• **Activity**:
All lines in the material with the string "once" should be listed.

• **Supplied information**:
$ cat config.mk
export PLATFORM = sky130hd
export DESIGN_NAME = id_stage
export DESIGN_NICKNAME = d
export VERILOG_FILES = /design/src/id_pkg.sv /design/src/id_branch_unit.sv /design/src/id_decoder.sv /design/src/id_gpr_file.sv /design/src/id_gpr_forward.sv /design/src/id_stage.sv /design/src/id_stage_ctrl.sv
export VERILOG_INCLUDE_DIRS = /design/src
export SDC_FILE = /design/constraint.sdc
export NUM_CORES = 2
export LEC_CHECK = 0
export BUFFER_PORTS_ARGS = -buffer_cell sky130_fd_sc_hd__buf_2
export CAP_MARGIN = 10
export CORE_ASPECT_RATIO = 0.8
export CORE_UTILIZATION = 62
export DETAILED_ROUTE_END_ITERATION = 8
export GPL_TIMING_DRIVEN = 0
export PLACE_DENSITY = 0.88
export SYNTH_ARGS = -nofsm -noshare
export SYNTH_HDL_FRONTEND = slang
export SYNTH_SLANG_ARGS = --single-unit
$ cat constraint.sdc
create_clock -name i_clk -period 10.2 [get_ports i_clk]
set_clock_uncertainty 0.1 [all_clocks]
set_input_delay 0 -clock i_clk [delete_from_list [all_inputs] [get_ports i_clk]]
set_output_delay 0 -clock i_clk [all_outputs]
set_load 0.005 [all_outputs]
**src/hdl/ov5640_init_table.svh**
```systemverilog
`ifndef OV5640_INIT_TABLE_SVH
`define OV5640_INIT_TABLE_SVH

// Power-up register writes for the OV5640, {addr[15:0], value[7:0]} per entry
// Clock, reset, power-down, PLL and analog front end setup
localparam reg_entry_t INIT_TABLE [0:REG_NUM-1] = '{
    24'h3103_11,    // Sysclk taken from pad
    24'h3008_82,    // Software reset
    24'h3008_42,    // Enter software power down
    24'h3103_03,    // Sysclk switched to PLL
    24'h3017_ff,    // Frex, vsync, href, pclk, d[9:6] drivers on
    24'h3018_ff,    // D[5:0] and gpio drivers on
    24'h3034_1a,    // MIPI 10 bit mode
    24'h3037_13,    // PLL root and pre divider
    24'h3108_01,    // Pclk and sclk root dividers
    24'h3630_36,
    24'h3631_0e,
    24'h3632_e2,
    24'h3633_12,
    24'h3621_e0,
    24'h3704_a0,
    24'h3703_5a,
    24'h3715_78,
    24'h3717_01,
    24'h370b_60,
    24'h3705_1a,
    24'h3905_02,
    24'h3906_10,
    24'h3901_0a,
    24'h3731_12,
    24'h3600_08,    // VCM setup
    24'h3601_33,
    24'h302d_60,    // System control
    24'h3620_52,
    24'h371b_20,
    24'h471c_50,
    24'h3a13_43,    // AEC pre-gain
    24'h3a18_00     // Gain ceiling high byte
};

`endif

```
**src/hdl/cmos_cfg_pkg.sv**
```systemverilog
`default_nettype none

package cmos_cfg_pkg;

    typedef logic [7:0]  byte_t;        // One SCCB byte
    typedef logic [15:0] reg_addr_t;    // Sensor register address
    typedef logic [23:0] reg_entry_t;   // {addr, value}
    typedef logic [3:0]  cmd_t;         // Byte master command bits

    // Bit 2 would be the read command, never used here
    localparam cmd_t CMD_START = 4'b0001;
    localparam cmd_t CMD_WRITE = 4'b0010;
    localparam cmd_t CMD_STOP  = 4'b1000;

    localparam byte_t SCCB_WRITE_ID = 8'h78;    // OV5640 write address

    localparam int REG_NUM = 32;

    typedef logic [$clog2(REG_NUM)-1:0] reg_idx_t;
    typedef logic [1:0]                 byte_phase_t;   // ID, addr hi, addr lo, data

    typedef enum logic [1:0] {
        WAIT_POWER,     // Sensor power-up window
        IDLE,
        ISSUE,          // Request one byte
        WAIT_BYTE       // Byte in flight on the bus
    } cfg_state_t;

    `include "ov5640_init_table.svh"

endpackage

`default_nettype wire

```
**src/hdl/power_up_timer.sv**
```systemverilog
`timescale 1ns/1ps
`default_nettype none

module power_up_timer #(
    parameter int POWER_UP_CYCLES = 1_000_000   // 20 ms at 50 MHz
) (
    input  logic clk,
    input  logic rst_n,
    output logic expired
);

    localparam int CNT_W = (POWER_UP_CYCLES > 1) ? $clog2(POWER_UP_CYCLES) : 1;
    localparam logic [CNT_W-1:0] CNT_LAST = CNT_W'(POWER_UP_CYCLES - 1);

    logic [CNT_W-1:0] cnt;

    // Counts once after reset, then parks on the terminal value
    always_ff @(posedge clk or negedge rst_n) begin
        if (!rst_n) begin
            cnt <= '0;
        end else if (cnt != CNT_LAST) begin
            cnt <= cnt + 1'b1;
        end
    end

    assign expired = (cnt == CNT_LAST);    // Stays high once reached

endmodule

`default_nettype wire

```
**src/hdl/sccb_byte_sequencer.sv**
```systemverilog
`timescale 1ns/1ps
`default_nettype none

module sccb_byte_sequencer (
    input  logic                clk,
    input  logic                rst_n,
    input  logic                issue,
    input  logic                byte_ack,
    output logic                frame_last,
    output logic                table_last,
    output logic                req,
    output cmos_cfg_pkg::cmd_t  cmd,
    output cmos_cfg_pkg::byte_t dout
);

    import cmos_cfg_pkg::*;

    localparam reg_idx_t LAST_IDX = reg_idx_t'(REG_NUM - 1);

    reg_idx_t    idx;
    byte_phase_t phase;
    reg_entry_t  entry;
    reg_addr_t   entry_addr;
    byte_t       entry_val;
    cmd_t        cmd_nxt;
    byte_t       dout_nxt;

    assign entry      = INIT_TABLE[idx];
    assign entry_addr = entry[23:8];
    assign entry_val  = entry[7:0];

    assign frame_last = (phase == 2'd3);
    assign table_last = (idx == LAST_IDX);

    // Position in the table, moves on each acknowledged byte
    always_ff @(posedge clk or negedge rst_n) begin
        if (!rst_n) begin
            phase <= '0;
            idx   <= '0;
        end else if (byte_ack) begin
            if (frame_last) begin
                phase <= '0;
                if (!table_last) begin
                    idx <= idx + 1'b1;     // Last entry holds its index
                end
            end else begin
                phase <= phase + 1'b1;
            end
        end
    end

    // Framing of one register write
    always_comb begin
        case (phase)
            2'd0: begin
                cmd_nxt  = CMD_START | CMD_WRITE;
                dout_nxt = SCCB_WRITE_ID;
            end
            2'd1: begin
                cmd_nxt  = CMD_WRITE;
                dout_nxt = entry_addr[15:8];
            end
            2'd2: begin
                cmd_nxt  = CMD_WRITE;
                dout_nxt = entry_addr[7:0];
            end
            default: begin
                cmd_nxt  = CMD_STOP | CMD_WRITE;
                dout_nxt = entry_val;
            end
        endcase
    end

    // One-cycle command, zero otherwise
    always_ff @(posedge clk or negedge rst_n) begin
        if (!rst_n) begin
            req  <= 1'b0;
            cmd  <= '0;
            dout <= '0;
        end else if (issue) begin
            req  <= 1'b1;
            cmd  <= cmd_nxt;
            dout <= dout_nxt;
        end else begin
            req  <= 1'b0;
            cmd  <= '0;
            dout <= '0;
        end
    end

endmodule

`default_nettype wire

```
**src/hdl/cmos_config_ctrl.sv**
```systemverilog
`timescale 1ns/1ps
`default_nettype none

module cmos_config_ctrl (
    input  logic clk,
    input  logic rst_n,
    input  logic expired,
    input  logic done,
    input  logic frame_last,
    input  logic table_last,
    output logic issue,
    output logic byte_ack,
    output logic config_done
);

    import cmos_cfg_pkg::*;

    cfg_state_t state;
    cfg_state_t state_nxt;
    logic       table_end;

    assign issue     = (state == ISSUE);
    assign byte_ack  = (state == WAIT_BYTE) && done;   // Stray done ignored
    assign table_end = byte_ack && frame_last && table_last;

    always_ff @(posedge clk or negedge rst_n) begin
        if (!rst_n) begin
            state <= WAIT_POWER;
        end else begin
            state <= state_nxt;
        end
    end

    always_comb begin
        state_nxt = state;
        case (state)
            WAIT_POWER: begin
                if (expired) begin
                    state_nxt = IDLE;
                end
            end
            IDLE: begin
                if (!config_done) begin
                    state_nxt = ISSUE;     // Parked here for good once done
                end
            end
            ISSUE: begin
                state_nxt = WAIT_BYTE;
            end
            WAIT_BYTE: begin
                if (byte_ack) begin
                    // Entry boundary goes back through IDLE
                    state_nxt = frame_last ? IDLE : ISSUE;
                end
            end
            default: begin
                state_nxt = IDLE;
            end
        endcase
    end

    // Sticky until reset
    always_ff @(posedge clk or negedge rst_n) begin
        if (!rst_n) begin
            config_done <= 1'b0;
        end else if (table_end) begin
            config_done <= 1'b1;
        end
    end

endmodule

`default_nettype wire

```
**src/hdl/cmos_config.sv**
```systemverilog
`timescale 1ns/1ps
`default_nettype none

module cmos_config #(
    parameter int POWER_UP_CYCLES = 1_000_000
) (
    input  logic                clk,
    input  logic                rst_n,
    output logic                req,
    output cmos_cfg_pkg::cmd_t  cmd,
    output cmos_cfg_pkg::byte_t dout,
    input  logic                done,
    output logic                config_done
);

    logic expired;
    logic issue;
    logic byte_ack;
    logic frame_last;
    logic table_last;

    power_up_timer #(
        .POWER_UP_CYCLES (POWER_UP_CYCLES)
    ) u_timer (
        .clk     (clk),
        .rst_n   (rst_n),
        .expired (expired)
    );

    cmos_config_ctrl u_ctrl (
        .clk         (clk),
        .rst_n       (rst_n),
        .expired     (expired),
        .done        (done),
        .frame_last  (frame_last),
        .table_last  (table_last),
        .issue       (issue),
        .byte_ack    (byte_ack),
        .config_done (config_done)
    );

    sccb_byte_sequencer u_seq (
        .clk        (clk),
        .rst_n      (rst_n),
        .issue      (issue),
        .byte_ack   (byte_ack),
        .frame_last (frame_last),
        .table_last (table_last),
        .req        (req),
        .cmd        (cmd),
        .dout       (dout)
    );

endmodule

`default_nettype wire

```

• **Solution**:
    // Counts once after reset, then parks on the terminal value
    assign expired = (cnt == CNT_LAST);    // Stays high once reached
                    state_nxt = ISSUE;     // Parked here for good once done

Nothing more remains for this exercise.